*Records supplied*:
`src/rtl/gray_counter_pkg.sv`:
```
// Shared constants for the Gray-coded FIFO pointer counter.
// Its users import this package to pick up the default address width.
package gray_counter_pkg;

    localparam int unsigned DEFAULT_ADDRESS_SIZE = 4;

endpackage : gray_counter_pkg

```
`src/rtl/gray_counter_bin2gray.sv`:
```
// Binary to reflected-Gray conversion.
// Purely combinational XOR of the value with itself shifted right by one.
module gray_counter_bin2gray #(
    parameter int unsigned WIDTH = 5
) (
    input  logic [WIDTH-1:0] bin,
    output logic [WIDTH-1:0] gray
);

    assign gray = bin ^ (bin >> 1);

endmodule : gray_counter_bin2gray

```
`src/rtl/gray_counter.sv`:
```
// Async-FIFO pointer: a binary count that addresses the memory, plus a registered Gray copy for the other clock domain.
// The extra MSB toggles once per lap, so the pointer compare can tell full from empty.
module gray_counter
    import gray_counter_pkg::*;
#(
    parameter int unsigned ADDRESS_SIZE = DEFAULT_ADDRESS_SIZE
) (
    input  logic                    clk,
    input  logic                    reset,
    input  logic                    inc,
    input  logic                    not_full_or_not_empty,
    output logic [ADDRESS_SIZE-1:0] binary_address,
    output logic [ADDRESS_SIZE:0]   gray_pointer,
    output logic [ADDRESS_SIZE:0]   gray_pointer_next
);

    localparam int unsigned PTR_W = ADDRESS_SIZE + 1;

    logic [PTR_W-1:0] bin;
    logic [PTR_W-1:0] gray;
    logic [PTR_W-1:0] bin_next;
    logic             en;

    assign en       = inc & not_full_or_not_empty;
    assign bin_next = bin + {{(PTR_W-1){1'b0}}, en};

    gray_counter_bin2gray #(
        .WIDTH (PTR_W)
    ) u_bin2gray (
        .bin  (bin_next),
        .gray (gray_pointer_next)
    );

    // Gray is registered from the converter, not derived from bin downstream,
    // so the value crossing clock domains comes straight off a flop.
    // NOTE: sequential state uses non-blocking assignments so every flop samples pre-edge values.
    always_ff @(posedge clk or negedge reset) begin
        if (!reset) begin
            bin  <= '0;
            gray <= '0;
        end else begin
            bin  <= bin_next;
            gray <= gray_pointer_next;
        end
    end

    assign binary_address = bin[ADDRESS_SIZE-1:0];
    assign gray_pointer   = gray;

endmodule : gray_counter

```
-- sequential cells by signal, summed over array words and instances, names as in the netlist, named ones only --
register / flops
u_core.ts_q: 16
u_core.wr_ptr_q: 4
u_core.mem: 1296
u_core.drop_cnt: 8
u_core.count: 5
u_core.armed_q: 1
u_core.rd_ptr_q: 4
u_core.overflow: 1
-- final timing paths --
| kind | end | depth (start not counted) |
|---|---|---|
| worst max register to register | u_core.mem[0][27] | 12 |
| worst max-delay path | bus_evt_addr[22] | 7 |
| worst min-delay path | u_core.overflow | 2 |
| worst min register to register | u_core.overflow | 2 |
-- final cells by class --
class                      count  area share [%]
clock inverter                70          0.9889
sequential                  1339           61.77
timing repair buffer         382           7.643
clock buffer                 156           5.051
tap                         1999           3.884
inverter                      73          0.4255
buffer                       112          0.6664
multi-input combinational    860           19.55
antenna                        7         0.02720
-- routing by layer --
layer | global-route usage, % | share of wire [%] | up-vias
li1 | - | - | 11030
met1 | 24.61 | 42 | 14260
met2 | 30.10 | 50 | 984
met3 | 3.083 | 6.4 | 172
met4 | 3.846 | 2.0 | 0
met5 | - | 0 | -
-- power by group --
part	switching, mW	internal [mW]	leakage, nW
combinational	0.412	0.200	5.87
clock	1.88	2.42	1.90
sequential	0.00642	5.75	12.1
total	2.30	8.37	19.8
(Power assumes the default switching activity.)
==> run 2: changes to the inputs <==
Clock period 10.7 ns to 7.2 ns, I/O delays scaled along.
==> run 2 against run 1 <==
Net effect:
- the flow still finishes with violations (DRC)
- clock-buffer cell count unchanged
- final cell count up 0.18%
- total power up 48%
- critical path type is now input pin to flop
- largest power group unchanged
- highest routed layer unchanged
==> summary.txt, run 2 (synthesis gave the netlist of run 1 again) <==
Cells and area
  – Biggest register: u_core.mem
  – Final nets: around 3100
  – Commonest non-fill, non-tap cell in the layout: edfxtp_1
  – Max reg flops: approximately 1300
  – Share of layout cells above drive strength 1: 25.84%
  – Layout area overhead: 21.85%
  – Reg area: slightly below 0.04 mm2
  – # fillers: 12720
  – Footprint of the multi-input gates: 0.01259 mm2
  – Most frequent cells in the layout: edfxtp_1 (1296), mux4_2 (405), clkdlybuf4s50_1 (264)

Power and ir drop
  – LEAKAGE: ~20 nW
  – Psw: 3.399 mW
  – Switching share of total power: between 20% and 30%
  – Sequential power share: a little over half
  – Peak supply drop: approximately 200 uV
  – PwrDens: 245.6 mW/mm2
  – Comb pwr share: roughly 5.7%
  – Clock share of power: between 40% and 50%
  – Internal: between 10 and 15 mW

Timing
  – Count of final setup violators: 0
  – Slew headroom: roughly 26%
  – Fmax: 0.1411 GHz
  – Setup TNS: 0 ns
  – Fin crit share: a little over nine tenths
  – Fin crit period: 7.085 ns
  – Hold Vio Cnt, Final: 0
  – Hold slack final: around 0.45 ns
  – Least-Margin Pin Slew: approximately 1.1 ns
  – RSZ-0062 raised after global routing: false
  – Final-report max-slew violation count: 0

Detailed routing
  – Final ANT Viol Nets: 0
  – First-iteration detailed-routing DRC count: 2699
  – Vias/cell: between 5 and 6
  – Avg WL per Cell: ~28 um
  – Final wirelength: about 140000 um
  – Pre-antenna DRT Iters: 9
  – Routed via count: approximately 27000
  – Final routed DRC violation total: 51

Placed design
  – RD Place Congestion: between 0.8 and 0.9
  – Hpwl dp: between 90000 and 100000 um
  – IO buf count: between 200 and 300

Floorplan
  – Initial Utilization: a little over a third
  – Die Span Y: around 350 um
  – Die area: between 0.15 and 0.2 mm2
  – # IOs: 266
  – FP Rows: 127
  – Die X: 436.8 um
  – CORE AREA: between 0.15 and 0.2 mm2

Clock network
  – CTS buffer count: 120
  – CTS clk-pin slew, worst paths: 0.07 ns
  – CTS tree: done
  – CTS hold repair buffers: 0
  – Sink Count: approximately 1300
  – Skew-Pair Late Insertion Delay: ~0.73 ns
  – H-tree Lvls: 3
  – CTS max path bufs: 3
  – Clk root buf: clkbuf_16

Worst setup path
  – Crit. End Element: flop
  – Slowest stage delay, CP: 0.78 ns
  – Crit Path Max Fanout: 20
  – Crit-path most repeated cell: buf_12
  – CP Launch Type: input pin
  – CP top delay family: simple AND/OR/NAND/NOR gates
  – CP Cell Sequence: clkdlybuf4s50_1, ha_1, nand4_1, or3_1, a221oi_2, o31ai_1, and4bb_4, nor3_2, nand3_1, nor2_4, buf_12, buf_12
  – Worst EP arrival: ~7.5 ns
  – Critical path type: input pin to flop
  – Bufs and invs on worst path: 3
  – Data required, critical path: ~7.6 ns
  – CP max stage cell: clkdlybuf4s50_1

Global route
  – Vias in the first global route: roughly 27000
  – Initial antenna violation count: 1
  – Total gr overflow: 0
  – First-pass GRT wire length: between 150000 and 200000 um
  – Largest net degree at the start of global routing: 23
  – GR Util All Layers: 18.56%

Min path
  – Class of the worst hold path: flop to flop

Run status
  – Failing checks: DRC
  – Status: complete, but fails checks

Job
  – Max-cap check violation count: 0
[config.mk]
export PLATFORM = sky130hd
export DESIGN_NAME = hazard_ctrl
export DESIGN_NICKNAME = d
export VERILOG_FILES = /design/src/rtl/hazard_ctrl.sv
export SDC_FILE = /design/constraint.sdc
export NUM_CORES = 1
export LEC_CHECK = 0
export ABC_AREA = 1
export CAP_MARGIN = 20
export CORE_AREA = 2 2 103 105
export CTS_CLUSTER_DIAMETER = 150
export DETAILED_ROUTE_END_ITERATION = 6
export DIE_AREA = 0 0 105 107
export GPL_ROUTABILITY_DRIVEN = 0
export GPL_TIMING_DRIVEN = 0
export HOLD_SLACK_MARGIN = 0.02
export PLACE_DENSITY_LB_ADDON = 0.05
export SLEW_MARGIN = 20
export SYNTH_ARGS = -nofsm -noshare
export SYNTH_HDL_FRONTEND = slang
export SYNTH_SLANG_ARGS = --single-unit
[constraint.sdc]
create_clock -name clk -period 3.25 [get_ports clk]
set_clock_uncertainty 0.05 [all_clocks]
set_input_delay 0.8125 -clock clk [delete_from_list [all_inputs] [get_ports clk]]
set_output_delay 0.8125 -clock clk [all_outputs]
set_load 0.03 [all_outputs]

...

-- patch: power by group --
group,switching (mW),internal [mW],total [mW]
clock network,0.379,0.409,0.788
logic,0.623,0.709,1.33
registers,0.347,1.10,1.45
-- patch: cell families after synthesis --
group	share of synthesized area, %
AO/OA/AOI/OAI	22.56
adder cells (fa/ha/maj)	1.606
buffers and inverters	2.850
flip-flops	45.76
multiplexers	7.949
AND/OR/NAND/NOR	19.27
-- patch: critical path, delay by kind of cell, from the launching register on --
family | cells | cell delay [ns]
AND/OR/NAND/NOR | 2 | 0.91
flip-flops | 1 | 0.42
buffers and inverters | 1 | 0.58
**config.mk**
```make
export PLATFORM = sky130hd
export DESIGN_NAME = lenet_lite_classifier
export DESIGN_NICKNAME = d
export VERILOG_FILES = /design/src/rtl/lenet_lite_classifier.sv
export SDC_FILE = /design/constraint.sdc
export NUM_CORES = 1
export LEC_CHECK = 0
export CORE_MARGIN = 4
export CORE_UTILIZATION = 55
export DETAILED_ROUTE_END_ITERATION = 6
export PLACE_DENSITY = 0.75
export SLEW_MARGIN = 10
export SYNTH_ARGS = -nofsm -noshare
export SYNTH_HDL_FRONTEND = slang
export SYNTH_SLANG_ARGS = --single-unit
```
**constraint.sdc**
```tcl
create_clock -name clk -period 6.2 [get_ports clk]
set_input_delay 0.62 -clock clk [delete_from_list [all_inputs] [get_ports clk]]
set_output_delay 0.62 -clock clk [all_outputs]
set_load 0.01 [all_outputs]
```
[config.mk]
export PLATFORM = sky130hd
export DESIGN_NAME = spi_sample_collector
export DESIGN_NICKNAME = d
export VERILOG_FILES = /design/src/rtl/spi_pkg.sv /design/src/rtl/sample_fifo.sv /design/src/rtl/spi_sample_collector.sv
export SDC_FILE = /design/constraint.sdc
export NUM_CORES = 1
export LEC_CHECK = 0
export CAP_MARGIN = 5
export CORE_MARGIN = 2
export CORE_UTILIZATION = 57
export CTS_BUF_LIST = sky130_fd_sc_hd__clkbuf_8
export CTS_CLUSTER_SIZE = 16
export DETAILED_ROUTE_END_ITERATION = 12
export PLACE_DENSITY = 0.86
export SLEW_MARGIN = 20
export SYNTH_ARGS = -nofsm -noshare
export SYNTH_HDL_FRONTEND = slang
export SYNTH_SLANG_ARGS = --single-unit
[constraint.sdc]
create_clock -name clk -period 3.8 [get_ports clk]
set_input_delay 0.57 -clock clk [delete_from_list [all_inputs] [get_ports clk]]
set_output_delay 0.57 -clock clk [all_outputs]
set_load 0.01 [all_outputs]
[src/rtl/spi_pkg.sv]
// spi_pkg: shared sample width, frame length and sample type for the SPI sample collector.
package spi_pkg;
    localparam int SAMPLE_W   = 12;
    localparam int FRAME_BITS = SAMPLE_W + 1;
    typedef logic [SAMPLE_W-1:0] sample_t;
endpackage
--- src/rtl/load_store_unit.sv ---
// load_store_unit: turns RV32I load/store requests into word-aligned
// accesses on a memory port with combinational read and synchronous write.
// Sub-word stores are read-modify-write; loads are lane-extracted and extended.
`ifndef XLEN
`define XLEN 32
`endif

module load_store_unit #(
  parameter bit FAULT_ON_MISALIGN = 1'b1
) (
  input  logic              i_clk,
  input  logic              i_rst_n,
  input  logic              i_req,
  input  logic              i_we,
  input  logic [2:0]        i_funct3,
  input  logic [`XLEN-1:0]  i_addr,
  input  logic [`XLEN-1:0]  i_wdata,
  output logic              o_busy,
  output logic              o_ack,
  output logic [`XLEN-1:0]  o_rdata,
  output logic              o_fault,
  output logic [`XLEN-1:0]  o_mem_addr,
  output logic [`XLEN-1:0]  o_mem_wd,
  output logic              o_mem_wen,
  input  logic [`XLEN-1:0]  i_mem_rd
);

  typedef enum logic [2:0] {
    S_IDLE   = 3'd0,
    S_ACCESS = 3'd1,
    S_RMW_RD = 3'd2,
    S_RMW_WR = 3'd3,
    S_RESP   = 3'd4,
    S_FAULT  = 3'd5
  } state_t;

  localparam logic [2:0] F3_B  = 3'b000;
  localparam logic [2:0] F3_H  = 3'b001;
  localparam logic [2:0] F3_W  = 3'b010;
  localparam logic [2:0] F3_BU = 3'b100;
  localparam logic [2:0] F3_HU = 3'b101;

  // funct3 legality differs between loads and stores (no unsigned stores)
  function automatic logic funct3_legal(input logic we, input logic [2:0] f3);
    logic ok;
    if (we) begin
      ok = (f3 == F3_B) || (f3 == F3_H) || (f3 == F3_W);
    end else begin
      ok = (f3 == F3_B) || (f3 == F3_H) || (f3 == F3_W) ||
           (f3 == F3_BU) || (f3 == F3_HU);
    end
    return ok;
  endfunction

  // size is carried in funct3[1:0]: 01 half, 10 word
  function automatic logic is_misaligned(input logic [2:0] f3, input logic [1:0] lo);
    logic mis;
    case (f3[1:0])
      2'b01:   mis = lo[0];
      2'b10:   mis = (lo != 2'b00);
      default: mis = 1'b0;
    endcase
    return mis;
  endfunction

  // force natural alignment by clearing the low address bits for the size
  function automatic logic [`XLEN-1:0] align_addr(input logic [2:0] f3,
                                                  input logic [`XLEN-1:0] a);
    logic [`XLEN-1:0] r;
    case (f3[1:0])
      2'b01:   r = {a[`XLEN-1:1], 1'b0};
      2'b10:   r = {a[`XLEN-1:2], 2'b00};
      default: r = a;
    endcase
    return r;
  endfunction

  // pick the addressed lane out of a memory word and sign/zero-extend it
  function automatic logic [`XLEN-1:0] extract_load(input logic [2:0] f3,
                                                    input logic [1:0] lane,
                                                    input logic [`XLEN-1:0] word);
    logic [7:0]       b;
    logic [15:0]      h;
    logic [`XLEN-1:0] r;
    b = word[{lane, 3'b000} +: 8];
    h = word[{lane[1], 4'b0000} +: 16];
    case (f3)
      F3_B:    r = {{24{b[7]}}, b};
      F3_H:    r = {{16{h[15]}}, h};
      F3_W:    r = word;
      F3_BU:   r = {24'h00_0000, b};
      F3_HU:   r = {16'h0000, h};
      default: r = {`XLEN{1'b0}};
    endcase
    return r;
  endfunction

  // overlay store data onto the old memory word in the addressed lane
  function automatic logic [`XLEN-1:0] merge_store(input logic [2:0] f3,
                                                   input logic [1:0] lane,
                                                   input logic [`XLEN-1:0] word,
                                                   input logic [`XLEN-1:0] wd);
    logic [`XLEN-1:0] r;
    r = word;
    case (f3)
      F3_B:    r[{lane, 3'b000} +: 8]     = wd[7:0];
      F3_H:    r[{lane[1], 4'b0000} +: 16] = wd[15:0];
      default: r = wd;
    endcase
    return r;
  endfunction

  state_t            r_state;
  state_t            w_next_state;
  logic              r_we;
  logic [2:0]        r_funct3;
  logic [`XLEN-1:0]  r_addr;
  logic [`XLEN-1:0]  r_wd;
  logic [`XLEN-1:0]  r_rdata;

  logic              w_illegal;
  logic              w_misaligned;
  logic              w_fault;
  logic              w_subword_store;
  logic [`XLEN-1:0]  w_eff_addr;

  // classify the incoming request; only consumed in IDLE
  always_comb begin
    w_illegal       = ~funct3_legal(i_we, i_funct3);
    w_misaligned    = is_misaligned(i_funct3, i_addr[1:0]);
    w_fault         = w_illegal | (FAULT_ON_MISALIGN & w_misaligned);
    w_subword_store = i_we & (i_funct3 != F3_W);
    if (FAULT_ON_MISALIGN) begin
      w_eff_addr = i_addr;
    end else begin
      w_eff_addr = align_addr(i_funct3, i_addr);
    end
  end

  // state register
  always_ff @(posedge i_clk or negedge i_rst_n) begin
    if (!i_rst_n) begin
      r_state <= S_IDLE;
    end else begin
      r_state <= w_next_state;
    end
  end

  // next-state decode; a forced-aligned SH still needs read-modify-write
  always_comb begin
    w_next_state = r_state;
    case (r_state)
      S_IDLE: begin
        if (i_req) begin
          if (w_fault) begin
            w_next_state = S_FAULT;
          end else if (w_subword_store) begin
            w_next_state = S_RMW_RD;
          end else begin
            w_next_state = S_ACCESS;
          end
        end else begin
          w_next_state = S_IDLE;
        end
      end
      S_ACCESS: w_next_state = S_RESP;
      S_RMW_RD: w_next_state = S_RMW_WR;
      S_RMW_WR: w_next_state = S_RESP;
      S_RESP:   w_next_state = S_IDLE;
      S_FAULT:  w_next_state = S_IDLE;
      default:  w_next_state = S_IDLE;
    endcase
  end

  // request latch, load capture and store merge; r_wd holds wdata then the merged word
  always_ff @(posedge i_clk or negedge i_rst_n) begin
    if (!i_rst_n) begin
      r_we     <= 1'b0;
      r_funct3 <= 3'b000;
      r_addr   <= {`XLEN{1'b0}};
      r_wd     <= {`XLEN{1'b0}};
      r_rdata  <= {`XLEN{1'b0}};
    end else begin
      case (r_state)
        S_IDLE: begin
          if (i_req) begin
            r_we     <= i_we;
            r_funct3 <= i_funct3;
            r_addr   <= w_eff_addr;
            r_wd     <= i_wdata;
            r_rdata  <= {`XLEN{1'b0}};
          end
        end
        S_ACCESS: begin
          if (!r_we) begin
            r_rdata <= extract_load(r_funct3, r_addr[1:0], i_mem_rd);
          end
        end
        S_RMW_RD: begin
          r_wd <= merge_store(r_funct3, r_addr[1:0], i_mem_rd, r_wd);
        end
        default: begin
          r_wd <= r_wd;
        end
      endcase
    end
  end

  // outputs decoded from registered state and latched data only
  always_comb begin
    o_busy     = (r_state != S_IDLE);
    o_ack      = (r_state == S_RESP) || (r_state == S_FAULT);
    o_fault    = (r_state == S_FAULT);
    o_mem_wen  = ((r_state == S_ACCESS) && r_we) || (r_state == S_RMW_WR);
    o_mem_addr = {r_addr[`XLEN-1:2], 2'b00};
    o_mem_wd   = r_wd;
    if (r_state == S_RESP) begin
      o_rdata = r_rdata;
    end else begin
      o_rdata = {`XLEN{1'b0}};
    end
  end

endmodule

* * *

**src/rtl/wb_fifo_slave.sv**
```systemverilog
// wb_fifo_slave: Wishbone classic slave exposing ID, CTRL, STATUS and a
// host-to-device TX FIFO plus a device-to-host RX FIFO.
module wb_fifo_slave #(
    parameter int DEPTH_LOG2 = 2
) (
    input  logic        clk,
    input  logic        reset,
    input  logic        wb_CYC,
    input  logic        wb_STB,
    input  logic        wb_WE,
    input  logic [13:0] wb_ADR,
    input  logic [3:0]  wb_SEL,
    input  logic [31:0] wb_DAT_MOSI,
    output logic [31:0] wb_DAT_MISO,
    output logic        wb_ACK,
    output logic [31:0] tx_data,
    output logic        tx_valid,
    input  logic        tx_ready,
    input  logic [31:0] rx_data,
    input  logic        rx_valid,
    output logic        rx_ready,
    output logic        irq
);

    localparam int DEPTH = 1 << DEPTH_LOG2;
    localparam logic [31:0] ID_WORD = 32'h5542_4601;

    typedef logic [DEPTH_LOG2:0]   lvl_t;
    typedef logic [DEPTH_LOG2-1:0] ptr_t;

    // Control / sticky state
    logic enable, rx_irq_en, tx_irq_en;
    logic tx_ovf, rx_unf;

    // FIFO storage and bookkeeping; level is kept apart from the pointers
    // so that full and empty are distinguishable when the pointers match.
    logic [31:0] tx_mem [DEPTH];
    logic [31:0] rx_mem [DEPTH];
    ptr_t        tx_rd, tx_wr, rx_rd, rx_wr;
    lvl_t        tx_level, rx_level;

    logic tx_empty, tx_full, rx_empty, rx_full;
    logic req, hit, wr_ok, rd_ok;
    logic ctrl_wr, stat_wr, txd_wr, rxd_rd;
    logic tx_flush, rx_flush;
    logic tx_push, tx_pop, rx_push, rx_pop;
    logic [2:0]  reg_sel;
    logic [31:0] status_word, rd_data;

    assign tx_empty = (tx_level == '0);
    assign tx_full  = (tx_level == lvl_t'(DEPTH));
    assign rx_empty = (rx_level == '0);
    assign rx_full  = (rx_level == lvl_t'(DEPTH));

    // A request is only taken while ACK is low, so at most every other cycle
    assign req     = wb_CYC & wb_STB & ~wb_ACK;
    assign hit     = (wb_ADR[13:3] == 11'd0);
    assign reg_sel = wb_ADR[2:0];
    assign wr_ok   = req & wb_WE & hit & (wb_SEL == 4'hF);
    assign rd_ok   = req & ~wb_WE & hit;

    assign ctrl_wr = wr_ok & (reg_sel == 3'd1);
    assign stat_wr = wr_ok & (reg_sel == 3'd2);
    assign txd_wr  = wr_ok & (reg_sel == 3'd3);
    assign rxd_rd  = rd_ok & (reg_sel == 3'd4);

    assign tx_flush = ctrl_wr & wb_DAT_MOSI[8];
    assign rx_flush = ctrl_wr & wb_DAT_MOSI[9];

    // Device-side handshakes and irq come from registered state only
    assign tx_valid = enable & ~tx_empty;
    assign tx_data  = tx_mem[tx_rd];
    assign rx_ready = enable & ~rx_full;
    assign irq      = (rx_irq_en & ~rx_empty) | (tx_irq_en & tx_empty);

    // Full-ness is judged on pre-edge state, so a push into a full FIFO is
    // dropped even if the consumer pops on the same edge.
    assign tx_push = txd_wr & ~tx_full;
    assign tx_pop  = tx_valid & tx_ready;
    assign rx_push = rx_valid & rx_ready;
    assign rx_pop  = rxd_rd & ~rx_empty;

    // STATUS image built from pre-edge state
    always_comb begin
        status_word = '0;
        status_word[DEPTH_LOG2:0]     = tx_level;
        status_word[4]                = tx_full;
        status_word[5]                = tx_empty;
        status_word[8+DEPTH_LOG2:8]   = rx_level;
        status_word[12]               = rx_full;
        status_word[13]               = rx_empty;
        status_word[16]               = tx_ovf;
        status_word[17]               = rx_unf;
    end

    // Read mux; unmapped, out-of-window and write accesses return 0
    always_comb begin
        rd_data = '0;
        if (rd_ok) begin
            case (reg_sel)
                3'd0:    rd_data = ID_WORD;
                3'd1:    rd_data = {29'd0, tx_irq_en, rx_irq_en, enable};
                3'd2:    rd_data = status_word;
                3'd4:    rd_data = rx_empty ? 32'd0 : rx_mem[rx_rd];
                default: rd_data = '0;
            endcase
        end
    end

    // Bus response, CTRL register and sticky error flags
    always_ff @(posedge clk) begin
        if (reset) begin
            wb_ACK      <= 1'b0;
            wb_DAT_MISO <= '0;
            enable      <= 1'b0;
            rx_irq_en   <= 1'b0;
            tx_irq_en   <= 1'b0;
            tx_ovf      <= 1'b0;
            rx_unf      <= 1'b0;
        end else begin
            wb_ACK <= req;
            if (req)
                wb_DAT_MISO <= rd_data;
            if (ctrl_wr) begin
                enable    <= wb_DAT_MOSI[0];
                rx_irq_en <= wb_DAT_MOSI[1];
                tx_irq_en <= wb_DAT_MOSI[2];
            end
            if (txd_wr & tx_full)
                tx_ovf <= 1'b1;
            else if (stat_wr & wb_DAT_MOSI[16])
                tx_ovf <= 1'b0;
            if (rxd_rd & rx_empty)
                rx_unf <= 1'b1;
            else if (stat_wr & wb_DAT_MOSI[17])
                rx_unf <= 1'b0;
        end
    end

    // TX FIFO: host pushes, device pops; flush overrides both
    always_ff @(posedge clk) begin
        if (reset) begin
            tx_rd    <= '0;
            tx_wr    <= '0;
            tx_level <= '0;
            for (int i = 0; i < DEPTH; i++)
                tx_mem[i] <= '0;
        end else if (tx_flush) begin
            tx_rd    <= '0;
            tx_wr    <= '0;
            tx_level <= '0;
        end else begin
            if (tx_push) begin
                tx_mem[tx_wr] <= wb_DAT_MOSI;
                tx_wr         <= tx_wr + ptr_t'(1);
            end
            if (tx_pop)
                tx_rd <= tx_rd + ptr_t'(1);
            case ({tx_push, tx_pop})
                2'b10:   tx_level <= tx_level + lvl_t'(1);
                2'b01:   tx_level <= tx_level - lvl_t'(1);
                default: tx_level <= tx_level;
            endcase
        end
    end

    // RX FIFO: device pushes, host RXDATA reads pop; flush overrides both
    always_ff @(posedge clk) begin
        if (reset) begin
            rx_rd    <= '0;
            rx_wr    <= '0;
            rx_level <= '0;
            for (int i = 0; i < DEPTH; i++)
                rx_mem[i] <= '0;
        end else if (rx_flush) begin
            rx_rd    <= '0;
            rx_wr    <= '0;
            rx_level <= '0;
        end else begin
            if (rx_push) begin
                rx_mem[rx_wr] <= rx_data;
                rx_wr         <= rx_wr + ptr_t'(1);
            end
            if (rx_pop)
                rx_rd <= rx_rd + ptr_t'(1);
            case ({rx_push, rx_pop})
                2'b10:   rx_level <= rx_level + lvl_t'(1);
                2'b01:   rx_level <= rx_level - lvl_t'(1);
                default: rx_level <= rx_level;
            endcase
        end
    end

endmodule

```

*Required work*:
Using the entries above, give again exactly the lines from the line holding "strength 1: 25.84%" through the line holding "little over half". Include both end lines and nothing else.

*Answer space*:
  – Share of layout cells above drive strength 1: 25.84%
  – Layout area overhead: 21.85%
  – Reg area: slightly below 0.04 mm2
  – # fillers: 12720
  – Footprint of the multi-input gates: 0.01259 mm2
  – Most frequent cells in the layout: edfxtp_1 (1296), mux4_2 (405), clkdlybuf4s50_1 (264)

Power and ir drop
  – LEAKAGE: ~20 nW
  – Psw: 3.399 mW
  – Switching share of total power: between 20% and 30%
  – Sequential power share: a little over half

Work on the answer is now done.